Ocracoke’s county commissioner, Tom Pahl, echoed Rich’s sentiment.
“It’s terrible; extremely disappointing,” he said. “I attended the public hearing (Jan. 17) in New Bern and all five advisories committees were against it, and I think they were irresponsible in not taking their advice.”
In Pahl’s testimony last month, he noted:
“Bycatch reduction is the issue here, and it is a legitimate concern,” he said. “Again, no one thinks this is a bad idea, but don’t destroy a whole division of the North Carolina commercial fishing business when there are viable options yet to be implemented.”

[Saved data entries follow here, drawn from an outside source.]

**config.mk**
```make
export PLATFORM = sky130hd
export DESIGN_NAME = isd_top
export DESIGN_NICKNAME = d
export VERILOG_FILES = /design/src/common/isd_pkg.sv /design/src/common/isd_sub_if.sv /design/src/hdl/isd_timer.sv /design/src/hdl/isd_level_decode.sv /design/src/hdl/isd_top.sv
export VERILOG_INCLUDE_DIRS = /design/src /design/src/common
export SDC_FILE = /design/constraint.sdc
export NUM_CORES = 1
export LEC_CHECK = 0
export ABC_AREA = 1
export BUFFER_PORTS_ARGS = -buffer_cell sky130_fd_sc_hd__buf_2
export CORE_MARGIN = 1
export CORE_UTILIZATION = 55
export CTS_CLUSTER_DIAMETER = 100
export DETAILED_ROUTE_END_ITERATION = 12
export PLACE_DENSITY = 0.74
export SLEW_MARGIN = 20
export SYNTH_ARGS = -nofsm -noshare
export SYNTH_HDL_FRONTEND = slang
export SYNTH_HIERARCHICAL = 1
export SYNTH_SLANG_ARGS = --single-unit
```
**constraint.sdc**
```tcl
create_clock -name clk -period 4.2 [get_ports clk]
set_clock_uncertainty 0.1 [all_clocks]
set_input_delay 0.84 -clock clk [delete_from_list [all_inputs] [get_ports clk]]
set_output_delay 0.84 -clock clk [all_outputs]
set_load 0.02 [all_outputs]
```
[config.mk]
export PLATFORM = sky130hd
export DESIGN_NAME = tcs_top
export DESIGN_NICKNAME = d
export VERILOG_FILES = /design/src/tcs_pkg.sv /design/src/tcs_sense_shift.sv /design/src/tcs_sync.sv /design/src/tcs_top.sv
export SDC_FILE = /design/constraint.sdc
export NUM_CORES = 1
export LEC_CHECK = 0
export BUFFER_PORTS_ARGS = -buffer_cell sky130_fd_sc_hd__buf_2
export CORE_ASPECT_RATIO = 1.25
export CORE_UTILIZATION = 40
export CTS_CLUSTER_SIZE = 28
export DETAILED_ROUTE_END_ITERATION = 8
export GPL_TIMING_DRIVEN = 1
export PLACE_DENSITY = 0.6
export SLEW_MARGIN = 30
export SYNTH_ARGS = -nofsm -noshare
export SYNTH_HDL_FRONTEND = slang
export SYNTH_SLANG_ARGS = --single-unit
export TNS_END_PERCENT = 100
[constraint.sdc]
create_clock -name mclk_in -period 3.55 [get_ports mclk_in]
set_clock_uncertainty 0.15 [all_clocks]
set_input_delay 0.71 -clock mclk_in [delete_from_list [all_inputs] [get_ports mclk_in]]
set_output_delay 0.71 -clock mclk_in [all_outputs]
set_load 0.01 [all_outputs]
[src/tcs_pkg.sv]
// Shared constants for the tape command and sense logic
package tcs_pkg;
  // Command codes on the five command lines
  localparam logic [4:0] CMD_FILE_SEARCH_REV = 5'h0b;
  localparam logic [4:0] CMD_SELECT_PHASE = 5'h13;
  localparam logic [4:0] CMD_SELECT_GROUP = 5'h1b;
  localparam logic [4:0] CMD_READ_SENSE = 5'h19;
  localparam logic [4:0] CMD_DIAGNOSE = 5'h0c;
  // Diagnostic first and second byte values
  localparam logic [7:0] DIAG_FULL = 8'h01;
  localparam logic [7:0] DIAG_LOADED = 8'h02;
  localparam logic [7:0] DIAG_NO_OPTION = 8'h00;
  // Reject codes
  localparam logic [5:0] REJ_NONE = 6'h00;
  localparam logic [5:0] REJ_NOT_READY = 6'h01;
  localparam logic [5:0] REJ_FILE_PROTECT = 6'h05;
  localparam logic [5:0] REJ_NO_ERASE = 6'h06;
  localparam logic [5:0] REJ_SEQUENCE = 6'h07;
  localparam logic [5:0] REJ_NO_READ = 6'h08;
  localparam logic [5:0] REJ_ID_BURST = 6'h09;
  localparam logic [5:0] REJ_NO_WRITE = 6'h0c;
  localparam logic [5:0] REJ_NOISE = 6'h0f;
  localparam logic [5:0] REJ_WRITE_OVERRUN = 6'h10;
  localparam logic [5:0] REJ_READY_LOST = 6'h11;
  // Sense transfer
  localparam int SENSE_BYTES = 8;
  localparam int DIAG_BYTES = 2;
  // Strobe timing
  localparam int CLK_MHZ = 50;
  localparam int STROBE_WIDTH_NS = 400;
  localparam int DATA_SETUP_NS = 300;
  localparam int STROBE_CYCLES = (STROBE_WIDTH_NS * CLK_MHZ) / 1000;
  localparam int SETUP_CYCLES = (DATA_SETUP_NS * CLK_MHZ + 999) / 1000;
  localparam int CNT_W = 8;
endpackage

[src/tcs_sense_shift.sv]
// Sense byte sender: byte on the read bus, then one strobe pulse per byte
`timescale 1ns/1ns
module tcs_sense_shift #(
  parameter int NBYTES = tcs_pkg::SENSE_BYTES
) (
  input wire logic mclk_in, // System clock
  input wire logic reset_n_in, // Asynchronous reset, active low
  input wire logic start_in, // One-cycle start pulse
  input wire logic [8*NBYTES-1:0] snap_in, // Byte 0 in the top lane
  output logic [7:0] data_out, // Read data, bit 7 = line zero
  output logic parity_out, // Odd parity
  output logic strobe_out, // Read strobe pulse
  output logic busy_out // Sequence in progress
);
  typedef enum logic [3:0] {
    TCS_IDLE = 4'b0001,
    TCS_SETUP = 4'b0010,
    TCS_PULSE = 4'b0100,
    TCS_GAP = 4'b1000
  } tcs_shift_state_t;

  tcs_shift_state_t state_reg;
  logic [tcs_pkg::CNT_W-1:0] cnt_reg;
  logic [3:0] idx_reg;
  logic [8*NBYTES-1:0] snap_reg;

  assign busy_out = (state_reg != TCS_IDLE);

  ////////////////////////////////////////////////////////////////////////////
  // Snapshot held for the whole transfer
  always_ff @(posedge mclk_in or negedge reset_n_in)
  begin
    if (!reset_n_in)
      snap_reg <= '0;
    else if (start_in && state_reg == TCS_IDLE)
      snap_reg <= snap_in;
  end

  ////////////////////////////////////////////////////////////////////////////
  // Sequencer
  always_ff @(posedge mclk_in or negedge reset_n_in)
  begin
    if (!reset_n_in)
    begin
      state_reg <= TCS_IDLE;
      cnt_reg <= '0;
      idx_reg <= '0;
      data_out <= 8'h00;
      parity_out <= 1'b1;
      strobe_out <= 1'b0;
    end
    else
    begin
      case (state_reg)
        TCS_IDLE:
        begin
          strobe_out <= 1'b0;
          idx_reg <= '0;
          if (start_in)
          begin
            data_out <= snap_in[8*NBYTES-1 -: 8];
            parity_out <= ~^snap_in[8*NBYTES-1 -: 8];
            cnt_reg <= tcs_pkg::CNT_W'(tcs_pkg::SETUP_CYCLES - 1);
            state_reg <= TCS_SETUP;
          end
        end
        TCS_SETUP:
        begin
          if (cnt_reg == '0)
          begin
            strobe_out <= 1'b1;
            cnt_reg <= tcs_pkg::CNT_W'(tcs_pkg::STROBE_CYCLES - 1);
            state_reg <= TCS_PULSE;
          end
          else
            cnt_reg <= cnt_reg - 1'b1;
        end
        TCS_PULSE:
        begin
          if (cnt_reg == '0)
          begin
            strobe_out <= 1'b0;
            cnt_reg <= tcs_pkg::CNT_W'(tcs_pkg::STROBE_CYCLES - 1);
            state_reg <= TCS_GAP;
          end
          else
            cnt_reg <= cnt_reg - 1'b1;
        end
        TCS_GAP:
        begin
          if (cnt_reg != '0)
            cnt_reg <= cnt_reg - 1'b1;
          else if (idx_reg == 4'(NBYTES - 1))
            state_reg <= TCS_IDLE;
          else
          begin
            idx_reg <= idx_reg + 1'b1;
            data_out <= snap_reg[8*NBYTES-9 - 8*idx_reg -: 8];
            parity_out <= ~^snap_reg[8*NBYTES-9 - 8*idx_reg -: 8];
            cnt_reg <= tcs_pkg::CNT_W'(tcs_pkg::SETUP_CYCLES - 1);
            state_reg <= TCS_SETUP;
          end
        end
        default:
          state_reg <= TCS_IDLE;
      endcase
    end
  end
endmodule

[src/tcs_sync.sv]
// Two flip-flop synchroniser for asynchronous inputs
`timescale 1ns/1ns
module tcs_sync #(
  parameter int WIDTH = 1
) (
  input wire logic mclk_in, // System clock
  input wire logic reset_n_in, // Asynchronous reset, active low
  input wire logic [WIDTH-1:0] async_in, // Unsynchronised input
  output logic [WIDTH-1:0] sync_out // Synchronised output
);
  logic [WIDTH-1:0] meta_reg;

  always_ff @(posedge mclk_in or negedge reset_n_in)
  begin
    if (!reset_n_in)
    begin
      meta_reg <= '0;
      sync_out <= '0;
    end
    else
    begin
      meta_reg <= async_in;
      sync_out <= meta_reg;
    end
  end
endmodule

[src/tcs_top.sv]
// Tape command decode and sense reporting logic
// What this block does
// - Code 01011 searches backward over blocks until a tape mark, no data.
// - Code 10011 selects phase-encoded mode; busy drops; needs unloaded or at BEGINNING_OF_TAPE.
// - Code 11011 selects group-coded mode; busy drops; needs unloaded or at BEGINNING_OF_TAPE.
// - Code 11001 returns exactly eight sense bytes.
// - Each byte is placed on the bus, then the read strobe pulses once.
// - Sense bit 0 is the MSB and drives read data line zero.
// - Odd parity accompanies every sense byte.
// - Byte 1 echoes the last command bits 7 down to 0.
// - Byte 2 carries the eight tape status flags.
// - Byte 3 carries hard errors; bit 4 reads zero.
// - Byte 4 carries BEGINNING_OF_TAPE reached, errors, reject, incomplete, overrun; bit 3 zero.
// - Byte 5 holds diagnostic flag, a zero, then six-bit reject code.
// - Byte 6 bits 0-2 flag corrected reads; one is set when corrected error set.
// - Byte 6 bits 3,4 show gap selection; 5,6 zero; 7 dead parity track.
// - Byte 7 bit n flags dead data track n.
// - Diagnose 01100 takes two write bytes; both busy lines held throughout.
// - First byte 01 full package (unloads), 02 loaded; second byte 00.
// - Reject 1 not ready, 5 write under file protect, 7 illegal sequence.
// - Reject 6 no erase status, 8 no read status, C no write status.
// - Reject 9 ID burst, F noise, 10 overrun at END_OF_TAPE, 11 ready lost.
// - Host presents each write byte after its strobe; no acknowledgement sent.
`timescale 1ns/1ns
module tcs_top #(
  parameter int DIAG_CYCLES = 1000,
  parameter int SEARCH_CYCLES = 100
) (
  input wire logic mclk_in, // 50 MHz clock
  input wire logic reset_n_in, // Asynchronous reset, active low
  input wire logic go_in, // Command start pin
  input wire logic [4:0] command_code_lines_in, // Command code pins
  input wire logic [7:0] cmd_mod_bits_in, // Command modifier bits 7..0
  input wire logic [7:0] write_data_in, // Host write data pins
  input wire logic loaded_in, // Drive loaded
  input wire logic ready_in, // Drive ready
  input wire logic [7:0] tape_status_in, // Byte 2 flags, bit 7 = flag 0
  input wire logic [7:0] hard_err_a_in, // Byte 3 flags
  input wire logic [7:0] hard_err_b_in, // Byte 4 flags
  input wire logic [2:0] corrected_in, // Corrected read kinds, bit 2 = flag 0
  input wire logic [1:0] gap_sel_in, // Gap select: bit 1 +0.3, bit 0 +0.6
  input wire logic dead_parity_in, // Dead parity track
  input wire logic [7:0] dead_track_in, // Dead track n on bit n
  input wire logic tape_mark_in, // Tape mark block seen
  input wire logic [5:0] fault_code_in, // Reject code from motion logic
  input wire logic fault_in, // Motion logic fault event
  output logic formatter_busy_line_out, // Formatter busy
  output logic transfer_busy_line_out, // Data busy
  output logic write_demand_strobe_out, // Write data demand strobe
  output logic [7:0] read_data_out, // Read data, [7] is line zero
  output logic read_parity_out, // Odd parity line
  output logic read_strobe_pulse_out, // Read strobe
  output logic corrected_error_line_out, // Corrected error
  output logic phase_encoded_mode_out, // Mode: 1 PE, 0 GROUP_CODED_MODE
  output logic reverse_search_out, // Backward search motion
  output logic unload_out, // Unload request pulse
  output logic diag_loaded_out // Loaded diagnostic run
);
  typedef enum logic [5:0] {
    TCS_IDLE = 6'b000001,
    TCS_SEARCH = 6'b000010,
    TCS_SENSE = 6'b000100,
    TCS_DIAG_XFER = 6'b001000,
    TCS_DIAG_RUN = 6'b010000,
    TCS_DONE = 6'b100000
  } tcs_state_t;

  function automatic logic [5:0] tcs_mode_check(input logic ld, input logic beginning_of_tape);
    tcs_mode_check = (!ld || beginning_of_tape) ? tcs_pkg::REJ_NONE : tcs_pkg::REJ_SEQUENCE;
  endfunction

  tcs_state_t state_reg;
  logic go_s, go_d_reg, mark_s, ready_s, loaded_s, go_rise;
  logic [4:0] cmd_s;
  logic [7:0] mod_s, wdata_s;
  logic [7:0] last_cmd_reg;
  logic [5:0] reject_reg;
  logic diag_mode_reg;
  logic [15:0] cnt_reg;
  logic [1:0] byte_cnt_reg;
  logic [7:0] diag_sel_reg;
  logic shift_start, shift_busy;
  logic [63:0] snapshot;

  ////////////////////////////////////////////////////////////////////////////
  // Synchronisers
  tcs_sync #(.WIDTH(25)) u_sync (
    .mclk_in(mclk_in),
    .reset_n_in(reset_n_in),
    .async_in({go_in, command_code_lines_in, cmd_mod_bits_in, write_data_in,
      tape_mark_in, ready_in, loaded_in}),
    .sync_out({go_s, cmd_s, mod_s, wdata_s, mark_s, ready_s, loaded_s})
  );

  always_ff @(posedge mclk_in or negedge reset_n_in)
  begin
    if (!reset_n_in)
      go_d_reg <= 1'b0;
    else
      go_d_reg <= go_s;
  end
  assign go_rise = go_s && !go_d_reg;

  ////////////////////////////////////////////////////////////////////////////
  // Sense image, byte 0 in the top lane; bit 7 of each byte is sense bit 0
  assign snapshot = {
    {3'b000, !ready_s, 4'h0},
    last_cmd_reg,
    tape_status_in,
    hard_err_a_in[7:4], 1'b0, hard_err_a_in[2:0],
    hard_err_b_in[7:5], 1'b0, hard_err_b_in[3:0],
    diag_mode_reg, 1'b0, reject_reg,
    corrected_in, gap_sel_in, 2'b00, dead_parity_in,
    {dead_track_in[0], dead_track_in[1], dead_track_in[2], dead_track_in[3],
     dead_track_in[4], dead_track_in[5], dead_track_in[6], dead_track_in[7]}
  };
  assign corrected_error_line_out = |corrected_in;

  tcs_sense_shift #(.NBYTES(tcs_pkg::SENSE_BYTES)) u_shift (
    .mclk_in(mclk_in),
    .reset_n_in(reset_n_in),
    .start_in(shift_start),
    .snap_in(snapshot),
    .data_out(read_data_out),
    .parity_out(read_parity_out),
    .strobe_out(read_strobe_pulse_out),
    .busy_out(shift_busy)
  );

  ////////////////////////////////////////////////////////////////////////////
  // Command state machine
  always_ff @(posedge mclk_in or negedge reset_n_in)
  begin
    if (!reset_n_in)
    begin
      state_reg <= TCS_IDLE;
      last_cmd_reg <= 8'h00;
      reject_reg <= tcs_pkg::REJ_NONE;
      diag_mode_reg <= 1'b0;
      phase_encoded_mode_out <= 1'b1;
      cnt_reg <= '0;
      byte_cnt_reg <= '0;
      diag_sel_reg <= 8'h00;
      shift_start <= 1'b0;
      formatter_busy_line_out <= 1'b0;
      transfer_busy_line_out <= 1'b0;
      write_demand_strobe_out <= 1'b0;
      reverse_search_out <= 1'b0;
      unload_out <= 1'b0;
      diag_loaded_out <= 1'b0;
    end
    else
    begin
      shift_start <= 1'b0;
      unload_out <= 1'b0;
      write_demand_strobe_out <= 1'b0;
      if (fault_in)
        reject_reg <= fault_code_in;
      case (state_reg)
        TCS_IDLE:
        begin
          formatter_busy_line_out <= 1'b0;
          transfer_busy_line_out <= 1'b0;
          if (go_rise)
          begin
            formatter_busy_line_out <= 1'b1;
            if (cmd_s != tcs_pkg::CMD_READ_SENSE)
              last_cmd_reg <= mod_s;
            state_reg <= TCS_DONE;
            if (cmd_s == tcs_pkg::CMD_READ_SENSE)
            begin
              shift_start <= 1'b1;
              state_reg <= TCS_SENSE;
            end
            else if (cmd_s == tcs_pkg::CMD_SELECT_PHASE
              || cmd_s == tcs_pkg::CMD_SELECT_GROUP)
            begin
              reject_reg <= tcs_mode_check(loaded_s, tape_status_in[1]);
              if (tcs_mode_check(loaded_s, tape_status_in[1]) == tcs_pkg::REJ_NONE)
                phase_encoded_mode_out <= (cmd_s == tcs_pkg::CMD_SELECT_PHASE);
            end
            else if (!ready_s)
              reject_reg <= tcs_pkg::REJ_NOT_READY;
            else if (mod_s[2] && tape_status_in[4])
              reject_reg <= tcs_pkg::REJ_FILE_PROTECT;
            else if (cmd_s == tcs_pkg::CMD_FILE_SEARCH_REV)
            begin
              reverse_search_out <= 1'b1;
              cnt_reg <= 16'(SEARCH_CYCLES);
              state_reg <= TCS_SEARCH;
            end
            else if (cmd_s == tcs_pkg::CMD_DIAGNOSE)
            begin
              transfer_busy_line_out <= 1'b1;
              byte_cnt_reg <= '0;
              cnt_reg <= '0;
              state_reg <= TCS_DIAG_XFER;
            end
            else
              reject_reg <= tcs_pkg::REJ_SEQUENCE;
          end
        end
        TCS_SEARCH:
        begin
          // Each clock cycle is counted down; tape mark or timeout stops in the gap
          if (mark_s || cnt_reg == '0)
          begin
            reverse_search_out <= 1'b0;
            state_reg <= TCS_DONE;
          end
          else
            cnt_reg <= cnt_reg - 1'b1;
        end
        TCS_SENSE:
        begin
          if (!shift_start && !shift_busy)
            state_reg <= TCS_DONE;
        end
        TCS_DIAG_XFER:
        begin
          // Demand strobe every 32 cycles; data sampled before the next strobe
          cnt_reg <= cnt_reg + 1'b1;
          if (cnt_reg[4:0] == 5'h01)
            write_demand_strobe_out <= 1'b1;
          if (cnt_reg[4:0] == 5'h1f)
          begin
            byte_cnt_reg <= byte_cnt_reg + 1'b1;
            if (byte_cnt_reg == 2'd0)
              diag_sel_reg <= wdata_s;
            else
            begin
              cnt_reg <= 16'(DIAG_CYCLES);
              if ((diag_sel_reg == tcs_pkg::DIAG_FULL
                || diag_sel_reg == tcs_pkg::DIAG_LOADED)
                && wdata_s == tcs_pkg::DIAG_NO_OPTION)
              begin
                diag_mode_reg <= 1'b1;
                diag_loaded_out <= (diag_sel_reg == tcs_pkg::DIAG_LOADED);
                unload_out <= (diag_sel_reg == tcs_pkg::DIAG_FULL);
                state_reg <= TCS_DIAG_RUN;
              end
              else
              begin
                reject_reg <= tcs_pkg::REJ_SEQUENCE;
                state_reg <= TCS_DONE;
              end
            end
          end
        end
        TCS_DIAG_RUN:
        begin
          if (cnt_reg == '0)
          begin
            diag_mode_reg <= 1'b0;
            diag_loaded_out <= 1'b0;
            state_reg <= TCS_DONE;
          end
          else
            cnt_reg <= cnt_reg - 1'b1;
        end
        TCS_DONE:
        begin
          formatter_busy_line_out <= 1'b0;
          transfer_busy_line_out <= 1'b0;
          if (!go_s)
            state_reg <= TCS_IDLE;
        end
        default:
          state_reg <= TCS_IDLE;
      endcase
    end
  end
endmodule

==> metrics <==
run status completed; detailed-route wire length 18.23 mm; Synth Area in Adders 1.337%; standby leakage power 0.004399 uW; # diodes 0; vias in the first global route 6118; commonest cells after routing, fill and taps aside sky130_fd_sc_hd__dfrtp_1, sky130_fd_sc_hd__buf_2, sky130_fd_sc_hd__nand2_1; number of distinct standard cells referenced by the synthesized netlist 70; starting density of the core 40.60%; Horiz. Die Dim 131.8 um; post-detail-place hpwl 12.79 mm; number of failing setup endpoints in the final timing report 0; Congestion Overflow GR 0; final worst path period need 2989 ps; full die area 0.02164 mm^2; ratio of final minimum period to clock period 84.21%; die outline height 164.2 um; H-tree depth 4; pin count of the biggest net entering global routing 80; number of input and output port buffers inserted 87; DR vias 6010; category of the worst setup path capture point register; summed instance area of the synthesized netlist 0.008422 mm^2; share of layout cells above drive strength 1 27.09%; Maximum Capacitance Violations 0; synthesized area divided by synthesized cell count 11.05 um^2; number of clock buffers inserted by TritonCTS 17; post-CTS setup-driven buffer insertion count 0; remaining max-slew budget at the tightest pin 49.12%; per-cell routed wire length 16.08 um; most common cell after layout, fill and taps aside sky130_fd_sc_hd__dfrtp_1; setup TNS 0 ps; worst skew pair latency 440 ps; Synth Area in XOR/XNOR 1.738%; transition time at the pin with the least slew margin 759.0 ps; average vias per placed instance 5.300; Seq/Total Area, Yosys 54.73%; Hold WS 137.9 ps; dominant combinational cell family by area after synthesis simple AND/OR/NAND/NOR gates; global routing usage summed across all routing layers 18.23%; number of flip-flops and latches in the synthesized netlist 184; Row Count 59; I/O pin cnt 90; largest voltage drop on the vdd net 358.6 uV; post-synthesis share of cell area spent on and, or, nand and nor gates 14.54%; maximum fanout count along the critical path 8; CTS tree yes; wire length of the first global-routing pass 31.16 mm; syn nets 843; highest clock frequency the design can meet 334.5 MHz; Min-Delay Path Class in2async; EDFF count, synth 0; Critical Path AT 3200 ps; Reg clk slew, reported paths 80 ps; startpoint type of the worst setup path register; antenna-violating nets left 0; compound-gate portion of the synthesized area 13.70%; P per Cell Area 579.5 mW/mm^2; Max Transition Viols Final 0; Post-Synthesis Cells 762; core region area 0.02074 mm^2; layout-stage area growth over the synthesis result 16.73%; number of hold violations in the final report 0; number of nets in the final layout 928; antenna violations before repair 0; clock sink count 184; data required time at the worst endpoint 3760 ps; portion of netlist area occupied by mux cells 11.23%; final routed DRC violation total 0; Setup Crit Path Kind reg2reg; top flip-flop cell by instance count after synthesis sky130_fd_sc_hd__dfrtp_1; clock root cell sky130_fd_sc_hd__clkbuf_16; number of gates resized after cts 0; share of synthesized flip-flops with an asynchronous set or reset 100.0%; number of flip-flops in the largest register 52; number of DRC markers in iteration 0 320; synth warn 0; number of buffers on the longest clock path 2; placer's final routability congestion estimate 0.8343; number of buffers inserted for hold repair after clock tree synthesis 0; RSZ-0062 raised after global routing false; first-pass iteration count of the detailed router 5
[Yosys cell counts (all sizes together), types with 5 or more instances]
master  count  area, um^2
nor2       49       183.9
xor2        7       68.82
nor2b       8       50.05
a221oi      5       43.79
and3       10       62.56
nand3b      7       52.55
nor4       10       68.81
o31ai      10       75.07
xnor2       5       77.58
inv        13       48.80
nand3      24       120.1
a22o        8       70.07
a31oi      10       62.56
nand2      72       270.3
o21ai      73       365.4
nor3       18       95.09
mux2i      12       120.1
ha          9       112.6
a21oi      37       185.2
nand2b     12       75.07
buf        11       75.07
mux2       69       780.7
dfrtp     180        4504
clkbuf     28       105.1
[area by class of cell]
type | instances | area (um^2)
clock buffer | 17 | 425.4
clock inverter | 15 | 226.5
fill | 1922 | 10910
inverter | 13 | 48.80
multi-input combinational | 526 | 3586
sequential | 184 | 4609
tap | 274 | 342.8
timing repair buffer | 105 | 591.8
[critical path, cell delays in order, from the launching register on]
cell and delay, ps:
sky130_fd_sc_hd__dfrtp_1 430, sky130_fd_sc_hd__ha_1 330, sky130_fd_sc_hd__xnor2_4 350, sky130_fd_sc_hd__mux2_2 390, sky130_fd_sc_hd__a22oi_1 150, sky130_fd_sc_hd__nand3_1 160, sky130_fd_sc_hd__xnor2_2 180, sky130_fd_sc_hd__xnor2_2 280
sky130_fd_sc_hd__a211oi_1 130, sky130_fd_sc_hd__o21a_1 210, sky130_fd_sc_hd__a41oi_2 140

The DMF is responsible for the stewardship of the state’s marine and estuarine resources. Its jurisdiction encompasses all coastal waters and extends to three miles offshore. Agency policies are established by the nine-member Marine Fisheries Commission and the Secretary of the Department of Environmental Quality. North Carolina is a member of the Atlantic States Marine Fisheries Commission, the Mid-Atlantic Fishery Management Council and the South Atlantic Fishery Management Council.
Voting for the petition were Mark Gorges, Brad Koury, Chuck Laughridge, Rick Smith, Mike Wicke. Opposing it were Sammy Corbett, chairman, Janet Rose and Alison Willis. Joe Shute abstained.
The petition, filed by the N.C. Wildlife Federation, was supported by N.C. Coastal Conservation Association, which describes itself as a community of recreational anglers working to protect our marine resources for future generations to experience and enjoy.
The petition proposes expanding special secondary nurseries that are essential to juvenile development for numerous recreational and commercially valuable species in North Carolina waters, especially citing weakfish, spot and Atlantic croaker. According to the petition, it is estimated that for every pound of shrimp harvested in North Carolina waters more than four pounds of non-target catch, including juvenile fin fish, are discarded.
Sadness was part of this meeting. Jimmy Nobles, who owned a seafood market in Greenville, collapsed soon after giving an impassioned speech against the petition and later died of a heart attack.
Megan Spencer, of Ocracoke and who hails from generations of Hyde County watermen, attended the meeting and has been an activist in opposing the restrictions, including creating an online petition on change.org that drew more than 7,500 supporters.
“I found it disheartening,” she said. “There was not one shred of economic evidence as what the damage this petition would do.”
N.C. Catch, a group that focuses on educating consumers on the importance of buying local seafood and which supports commercial fishing, said this petition process will be a long haul.